■ Activity ■
The expected output is the line bearing "localparam logic [31:0] WPR_REG_RESET" followed by all remaining lines of the records, each restated word for word.

(Stored items)
Segment Open
==> src/hdl/wpr_pkg.sv <==
// Constants shared by the register write protection block.
package wpr_pkg;

	// Avalon-MM slave geometry, byte addressed, one 32-bit word per register.
	localparam int WPR_ADDR_W = 8;
	localparam int WPR_DATA_W = 32;
	localparam int WPR_BE_W = 4;

	// Register map.
	localparam logic [7:0] WPR_ADDR_CTRL = 8'h00;
	localparam logic [7:0] WPR_ADDR_CLK_BASE = 8'h10;
	localparam logic [7:0] WPR_ADDR_MODE_BASE = 8'h20;
	localparam logic [7:0] WPR_ADDR_VMON_BASE = 8'h30;

	// Words held by each protected group, and the software reset word in the mode group.
	localparam logic [2:0] WPR_CLK_WORDS = 3'h4;
	localparam logic [2:0] WPR_MODE_WORDS = 3'h4;
	localparam logic [2:0] WPR_VMON_WORDS = 3'h2;
	localparam logic [1:0] WPR_SWRST_IDX = 2'h3;

	// Field layout of write_protect_control.
	localparam int WPR_KEY_LSB = 8;
	localparam int WPR_KEY_MSB = 15;
	localparam int WPR_LOCK_CLK_BIT = 0;
	localparam int WPR_LOCK_MODE_BIT = 1;
	localparam int WPR_LOCK_VMON_BIT = 3;
	localparam logic [7:0] WPR_UNLOCK_KEY = 8'hA5;
	localparam logic [15:0] WPR_UNLOCK_ALL = 16'hA50B;
	localparam logic [15:0] WPR_LOCK_ALL = 16'hA500;

	// Reset values.
	localparam logic WPR_LOCK_RESET = 1'b0;
	localparam logic [31:0] WPR_REG_RESET = 32'h0000_0000;
	localparam logic [31:0] WPR_UNMAPPED_READ = 32'h0000_0000;

endpackage : wpr_pkg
Segment Closed
■ Your solution ■
	localparam logic [31:0] WPR_REG_RESET = 32'h0000_0000;
	localparam logic [31:0] WPR_UNMAPPED_READ = 32'h0000_0000;

endpackage : wpr_pkg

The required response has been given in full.